An important example of a function that does not have to be thread-safe is strerror . Although strerror is not guaranteed to be thread-safe, many systems have implemented this function in a thread-safe manner. Unfortunately, because strerror is listed in Table 12.2, you can not assume that it works correctly if multiple threads call it. We use strerror only in the main thread, often to produce error messages for pthread_create and pthread_join . Section 13.7 gives a thread-safe implementation called strerror_r .

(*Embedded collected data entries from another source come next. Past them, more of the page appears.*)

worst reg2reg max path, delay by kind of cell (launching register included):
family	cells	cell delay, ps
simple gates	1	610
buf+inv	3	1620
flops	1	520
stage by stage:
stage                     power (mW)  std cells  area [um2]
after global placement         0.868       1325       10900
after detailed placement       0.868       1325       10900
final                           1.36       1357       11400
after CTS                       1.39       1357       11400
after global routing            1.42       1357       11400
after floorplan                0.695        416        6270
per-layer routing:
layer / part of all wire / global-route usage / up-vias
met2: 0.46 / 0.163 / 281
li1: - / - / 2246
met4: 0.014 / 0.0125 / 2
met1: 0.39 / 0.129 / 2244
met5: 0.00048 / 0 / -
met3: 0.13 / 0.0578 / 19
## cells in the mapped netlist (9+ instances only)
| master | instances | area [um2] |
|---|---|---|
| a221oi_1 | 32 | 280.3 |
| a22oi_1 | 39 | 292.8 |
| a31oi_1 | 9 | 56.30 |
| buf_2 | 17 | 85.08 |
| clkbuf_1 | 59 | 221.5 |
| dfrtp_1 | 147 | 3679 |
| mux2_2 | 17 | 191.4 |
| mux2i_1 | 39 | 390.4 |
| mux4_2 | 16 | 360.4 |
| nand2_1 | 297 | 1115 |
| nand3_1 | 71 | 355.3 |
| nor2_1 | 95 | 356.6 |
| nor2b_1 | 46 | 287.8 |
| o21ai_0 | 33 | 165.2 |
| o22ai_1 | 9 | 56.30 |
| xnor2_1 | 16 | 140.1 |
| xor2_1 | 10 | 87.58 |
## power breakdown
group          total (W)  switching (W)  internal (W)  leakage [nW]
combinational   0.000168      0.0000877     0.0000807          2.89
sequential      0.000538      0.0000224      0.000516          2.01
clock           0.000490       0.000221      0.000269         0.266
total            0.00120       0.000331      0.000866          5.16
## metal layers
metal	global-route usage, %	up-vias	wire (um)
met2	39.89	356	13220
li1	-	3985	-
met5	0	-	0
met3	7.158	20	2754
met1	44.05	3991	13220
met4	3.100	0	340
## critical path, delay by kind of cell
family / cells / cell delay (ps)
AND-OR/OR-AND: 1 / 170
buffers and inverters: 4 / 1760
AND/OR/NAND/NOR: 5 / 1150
### flow/run.sh
#!/bin/bash
# OpenROAD 26Q1-2900-gdf79404cd8, Yosys 0.63+post, stock flow scripts
make -C /OpenROAD-flow-scripts/flow DESIGN_CONFIG=/design/flow/config.mk WORK_HOME=/design/flow/orfs finish
### flow/config.mk
export PLATFORM = sky130hd
export DESIGN_NAME = decode
export DESIGN_NICKNAME = decode
export VERILOG_FILES = /design/flow/design.v
export SDC_FILE = /design/flow/constraint.sdc
export NUM_CORES = 4
export LEC_CHECK = 1
export CORE_AREA = 10 10 211 211
export DIE_AREA = 0 0 221 221
### flow/constraint.sdc
current_design decode

set clk_period 12.6
set clk_io_pct 0.2

create_clock -name clk0 -period $clk_period [get_ports {CLK}]

set non_clock_inputs [all_inputs -no_clocks]
set_input_delay [expr $clk_period * $clk_io_pct] -clock clk0 $non_clock_inputs
set_output_delay [expr $clk_period * $clk_io_pct] -clock clk0 [all_outputs]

Another interaction problem occurs when threads access the same data. The individual copier threads in Program 12.8 work on independent problems and do not interact with each other. In more complicated applications, a thread may not exit after completing its assigned task. Instead, a worker thread may request additional tasks or share information. Chapter 13 explains how to control this type of interaction by using synchronization primitives such as mutex locks and condition variables .

Table 12.2. POSIX functions that are not required to be thread-safe.

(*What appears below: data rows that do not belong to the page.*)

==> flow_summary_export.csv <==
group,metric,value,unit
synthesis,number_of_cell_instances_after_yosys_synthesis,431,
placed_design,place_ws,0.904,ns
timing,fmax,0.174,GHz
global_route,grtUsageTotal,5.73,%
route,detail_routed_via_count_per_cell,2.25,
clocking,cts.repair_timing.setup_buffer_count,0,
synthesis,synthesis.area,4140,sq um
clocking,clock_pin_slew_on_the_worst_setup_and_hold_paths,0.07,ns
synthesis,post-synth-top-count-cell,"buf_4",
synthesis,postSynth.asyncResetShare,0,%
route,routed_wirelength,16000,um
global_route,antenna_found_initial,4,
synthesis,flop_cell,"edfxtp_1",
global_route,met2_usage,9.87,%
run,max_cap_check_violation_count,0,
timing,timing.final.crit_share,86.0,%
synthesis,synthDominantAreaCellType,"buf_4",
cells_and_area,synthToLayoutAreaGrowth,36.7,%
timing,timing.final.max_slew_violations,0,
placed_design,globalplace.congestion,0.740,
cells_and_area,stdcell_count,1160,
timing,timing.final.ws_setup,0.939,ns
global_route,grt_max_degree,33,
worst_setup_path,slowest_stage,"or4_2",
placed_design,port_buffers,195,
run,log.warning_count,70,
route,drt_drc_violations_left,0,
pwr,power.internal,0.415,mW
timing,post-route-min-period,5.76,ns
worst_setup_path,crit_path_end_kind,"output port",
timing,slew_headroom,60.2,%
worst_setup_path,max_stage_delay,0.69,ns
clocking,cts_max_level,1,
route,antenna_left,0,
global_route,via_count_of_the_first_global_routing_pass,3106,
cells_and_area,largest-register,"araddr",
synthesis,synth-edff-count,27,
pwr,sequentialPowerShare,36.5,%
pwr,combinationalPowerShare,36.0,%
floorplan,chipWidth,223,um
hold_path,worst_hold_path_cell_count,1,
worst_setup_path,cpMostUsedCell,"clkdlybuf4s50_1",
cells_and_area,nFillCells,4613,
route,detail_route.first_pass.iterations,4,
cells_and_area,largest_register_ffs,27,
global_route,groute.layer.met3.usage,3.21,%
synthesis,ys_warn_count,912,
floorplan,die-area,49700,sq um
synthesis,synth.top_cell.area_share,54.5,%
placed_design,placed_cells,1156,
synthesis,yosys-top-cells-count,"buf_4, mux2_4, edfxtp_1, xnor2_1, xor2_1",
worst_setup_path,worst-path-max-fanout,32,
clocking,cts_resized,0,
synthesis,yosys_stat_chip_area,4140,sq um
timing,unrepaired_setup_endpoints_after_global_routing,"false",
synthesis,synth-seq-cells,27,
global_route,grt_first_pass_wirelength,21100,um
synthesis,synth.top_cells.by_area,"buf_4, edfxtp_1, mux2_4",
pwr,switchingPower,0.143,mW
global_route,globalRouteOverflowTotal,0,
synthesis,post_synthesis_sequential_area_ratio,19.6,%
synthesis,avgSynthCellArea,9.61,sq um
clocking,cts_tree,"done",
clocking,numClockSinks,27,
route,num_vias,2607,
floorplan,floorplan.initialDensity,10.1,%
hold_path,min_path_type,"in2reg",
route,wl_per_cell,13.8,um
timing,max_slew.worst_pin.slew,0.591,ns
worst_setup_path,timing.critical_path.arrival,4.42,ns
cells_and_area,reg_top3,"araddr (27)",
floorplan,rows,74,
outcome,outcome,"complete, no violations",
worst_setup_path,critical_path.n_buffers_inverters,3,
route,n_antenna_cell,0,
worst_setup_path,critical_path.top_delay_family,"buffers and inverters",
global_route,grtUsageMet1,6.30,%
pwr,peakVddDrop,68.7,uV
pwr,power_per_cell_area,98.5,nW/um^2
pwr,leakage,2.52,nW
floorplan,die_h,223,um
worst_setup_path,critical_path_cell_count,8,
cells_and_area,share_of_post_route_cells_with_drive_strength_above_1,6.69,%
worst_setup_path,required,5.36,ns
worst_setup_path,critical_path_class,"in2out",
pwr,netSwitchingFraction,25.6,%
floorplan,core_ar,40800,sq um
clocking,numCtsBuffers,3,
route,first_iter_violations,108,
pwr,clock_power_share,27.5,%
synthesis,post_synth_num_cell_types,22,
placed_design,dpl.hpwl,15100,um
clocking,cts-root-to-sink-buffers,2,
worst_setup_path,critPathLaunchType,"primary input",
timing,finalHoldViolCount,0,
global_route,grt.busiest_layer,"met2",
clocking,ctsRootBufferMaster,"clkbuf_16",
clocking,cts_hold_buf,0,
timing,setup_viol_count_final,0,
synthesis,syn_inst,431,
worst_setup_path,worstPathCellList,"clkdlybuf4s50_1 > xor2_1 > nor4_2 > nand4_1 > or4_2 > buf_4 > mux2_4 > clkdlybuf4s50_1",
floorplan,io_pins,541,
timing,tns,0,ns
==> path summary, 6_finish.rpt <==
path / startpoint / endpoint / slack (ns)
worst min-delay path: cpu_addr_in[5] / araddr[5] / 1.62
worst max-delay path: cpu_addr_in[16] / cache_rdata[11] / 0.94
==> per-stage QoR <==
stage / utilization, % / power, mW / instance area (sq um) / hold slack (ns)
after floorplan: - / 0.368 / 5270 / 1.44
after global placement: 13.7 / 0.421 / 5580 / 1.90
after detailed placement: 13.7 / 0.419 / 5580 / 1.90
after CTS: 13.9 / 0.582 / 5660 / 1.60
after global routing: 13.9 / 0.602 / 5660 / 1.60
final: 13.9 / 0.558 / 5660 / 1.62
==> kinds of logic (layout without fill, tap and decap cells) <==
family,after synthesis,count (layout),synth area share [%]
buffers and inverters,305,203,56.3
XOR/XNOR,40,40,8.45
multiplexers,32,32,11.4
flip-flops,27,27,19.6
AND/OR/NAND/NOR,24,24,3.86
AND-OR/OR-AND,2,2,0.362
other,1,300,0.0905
`design/flow/constraint.sdc`:
```
current_design alu

set clk_period 23.9
set clk_io_pct 0.2

create_clock -name clk0 -period $clk_period

set non_clock_inputs [all_inputs -no_clocks]
set_input_delay [expr $clk_period * $clk_io_pct] -clock clk0 $non_clock_inputs
set_output_delay [expr $clk_period * $clk_io_pct] -clock clk0 [all_outputs]
```
`design/flow/config.mk`:
```
export PLATFORM = sky130hd
export DESIGN_NAME = alu
export DESIGN_NICKNAME = alu
export VERILOG_FILES = /design/flow/design.v
export SDC_FILE = /design/flow/constraint.sdc
export NUM_CORES = 4
export LEC_CHECK = 1
export CORE_UTILIZATION = 40
```
`design/flow/run.sh`:
```
#!/bin/bash
# OpenROAD 26Q1-2900-gdf79404cd8, Yosys 0.63+post, stock flow scripts
make -C /OpenROAD-flow-scripts/flow DESIGN_CONFIG=/design/flow/config.mk WORK_HOME=/design/flow/orfs finish
```
`design/flow/design.v`:
```
`timescale 1ns / 1ps
module alu (
    input  [31:0]   A   ,
    input  [31:0]   B   ,
    input  [5:0]  Card,
    output [31:0] result
);
    wire [31:0] add_result ;
    wire [31:0] sub_result ;
    wire [31:0] and_result ;
    wire [31:0] or_result  ;
    wire [31:0] xor_result ;
    wire [31:0] slt_result ;
    wire [31:0] movz_result;
    wire [31:0] sll_result ;
    assign add_result  = A + B;
    assign sub_result  = A - B;
    assign and_result  = A & B;
    assign or_result   = A | B;
    assign xor_result  = A ^ B;
    assign slt_result  = (A < B) ? 32'b1 : 32'b0;
    assign movz_result = (B == 32'b0) ? A : 32'b0;
    assign sll_result  = B << A;
    assign  result   =   ({32{Card == 6'b100000 }}  & add_result)   |
                         ({32{Card == 6'b100010 }}  & sub_result)   |
                         ({32{Card == 6'b100100 }}  & and_result)   |
                         ({32{Card == 6'b100101  }}  & or_result)    |
                         ({32{Card == 6'b100110 }}  & xor_result)   |
                         ({32{Card == 6'b101010 }}  & slt_result)   |
                         ({32{Card == 6'b001010}}  & movz_result)  |
                         ({32{Card == 6'b000000 }}  & sll_result);
endmodule
```
==> Slide: Implementation Results <==
Implementation Results

Yosys
  • Unique cell types: 85
  • Largest type area fraction: 15.95%
  • Chip area line of the yosys report: 7532 µm²
  • Comb area leader: AND-OR/OR-AND gates
  • Synth Area in Compound Gates: 35.91%
  • # Cells Yosys: 1119
  • Synth Area in XOR/XNOR: 0.1163%
  • Mux share: 15.17%
  • Synth area leader: ha_1
  • Netlist Area Pre-Place: 7532 µm²
  • Synth Warn #: 0
  • Largest cells by area: ha_1 (16%), mux2i_1 (7.8%), nor2_1 (6.0%)
  • Register area share after synthesis: 0%
  • Adders+Majority by Area: 16.48%
  • Syn_area_per_cell: 6.731 µm²
  • Cells after Synth: 1119
  • Simple-Gate Fraction of Synth Area: 22.84%

Placed design
  • DP Worst Slack: 9.568 ns
  • Final Wtd Congestion: 1.002
  • Placed insts: 1385
  • Dpl hpwl: 27500 µm
  • Cell Area, Placed: 8588 µm²
  • IO buf count: 102

Final timing
  • Final slew viol count: 0
  • Min Tclk post-route: 14.50 ns
  • Worst Tran Pin Value: 1.010 ns
  • Post-layout period usage: 60.66%
  • Relative slew margins: 32.02%
  • Max Fclk: 0.06898 GHz
  • Fin Setup TNS: 0 ns
  • WHS: 10.73 ns
  • Final hold violation count: 0
  • RSZ-0062 raised after global routing: false
  • Setup ws final: 9.402 ns
  • # setup viols final: 0

Power and ir drop
  • Max VDD drop: 0.01187 mV
  • Switching pwr: 0.1104 mW
  • PD cells: 21.44 nW/µm²
  • Switching portion of total power: 59.99%
  • Comb pwr share: 100.0%
  • Int Pwr: 0.07367 mW
  • Sequential power share: 0%
  • Clk network pwr share: 0%
  • P_leak: 3.565 nW

Floorplanning
  • Init Core Util: 41.37%
  • Core Area: 18210 µm²
  • Die area: 19380 µm²
  • IO Pins: 102
  • Die Height: 139.2 µm
  • Die W: 139.2 µm
  • Std-Cell Rows: 49

Clocking
  • Post-CTS Resized: 0
  • Hold buffers post-CTS: 0
  • Setup Buffers After CTS: 0

Final layout
  • Clock buffers: 0
  • Flops: 0
  • Post-Layout Cell Count: 1385
  • Area Overhead vs Synth: 14.02%
  • Seq. cell area: 0 µm²
  • Cell area after layout: 8588 µm²
  • Share of layout cells above drive strength 1: 5.969%

Global route
  • GRT Total Usage: 35.80%
  • Global route total overflow: 0
  • First-pass GRT wire length: 52220 µm
  • Largest net degree at the start of global routing: 44
  • Vias in the first global route: 8328
  • Initial antenna violation count: 0

Worst setup path
  • Crit-path cells: clkdlybuf4s50_1, inv_2, ha_1, o211ai_1, o211ai_1, a21oi_1, o31ai_1, a311oi_1, nand2b_1, o21ai_0, mux2_2, o22ai_1, clkdlybuf4s50_1
  • CP arrival: 9.72 ns
  • Worst Path Max Fanout: 32
  • Crit path largest cell delay: 0.99 ns
  • Critical path type: primary input to output port
  • Worst path bufs/invs: 3
  • Capturing element type of the critical path: output port
  • CP top delay family: buffers and inverters
  • WP data required: 19.12 ns
  • CP max-delay cell: clkdlybuf4s50_1
  • Worst Setup Start Kind: primary input

Route
  • Drt first pass iters: 23
  • DRC Markers: 0
  • Vias: 9277
  • Mean number of vias per cell: 6.698
  • Antenna Nets Post-Route: 0
  • Starting DRT DRC Count: 798
  • DR WL/cell: 25.31 µm
  • WL final: 35060 µm
  • Number of diodes: 0

Flow run
  • Tool Warnings: 96
  • Max cap viols: 0

Hold path
  • HP Class: primary input to output port

Run status
  • Outcome: finished, final reports clean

`asctime`	`fcvt`	`getpwnam`	`nl_langinfo`
`basename`	`ftw`	`getpwuid`	`ptsname`
`catgets`	`gcvt`	`getservbyname`	`putc_unlocked`
`crypt`	`getc_unlocked`	`getservbyport`	`putchar_unlocked`
`ctime`	`getchar_unlocked`	`getservent`	`putenv`
`dbm_clearerr`	`getdate`	`getutxent`	`pututxline`
`dbm_close`	`getenv`	`getutxid`	`rand`
`dbm_delete`	`getgrent`	`getutxline`	`readdir`
`dbm_error`	`getgrgid`	`gmtime`	`setenv`
`dbm_fetch`	`getgrnam`	`hcreate`	`setgrent`
`dbm_firstkey`	`gethostbyaddr`	`hdestroy`	`setkey`
`dbm_nextkey`	`gethostbyname`	`hsearch`	`setpwent`
`dbm_open`	`gethostent`	`inet_ntoa`	`setutxent`
`dbm_store`	`getlogin`	`l64a`	`strerror`
`dirname`	`getnetbyaddr`	`lgamma`	`strtok`
`dlerror`	`getnetbyname`	`lgammaf`	`ttyname`
`drand48`	`getnetent`	`lgammal`	`unsetenv`
`ecvt`	`getopt`	`localeconv`	`wcstombs`
`encrypt`	`getprotobyname`	`localtime`	`wctomb`
`endgrent`	`getprotobynumber`	`lrand48`
`endpwent`	`getprotoent`	`mrand48`
`endutxent`	`getpwent`	`nftw`

In traditional UNIX implementations , errno is a global external variable that is set when system functions produce an error. This implementation does not work for multithreading (see Section 2.7), and in most thread implementations errno is a macro that returns thread-specific information. In essence, each thread has a private copy of errno . The main thread does not have direct access to errno for a joined thread, so if needed, this information must be returned through the last parameter of pthread_join .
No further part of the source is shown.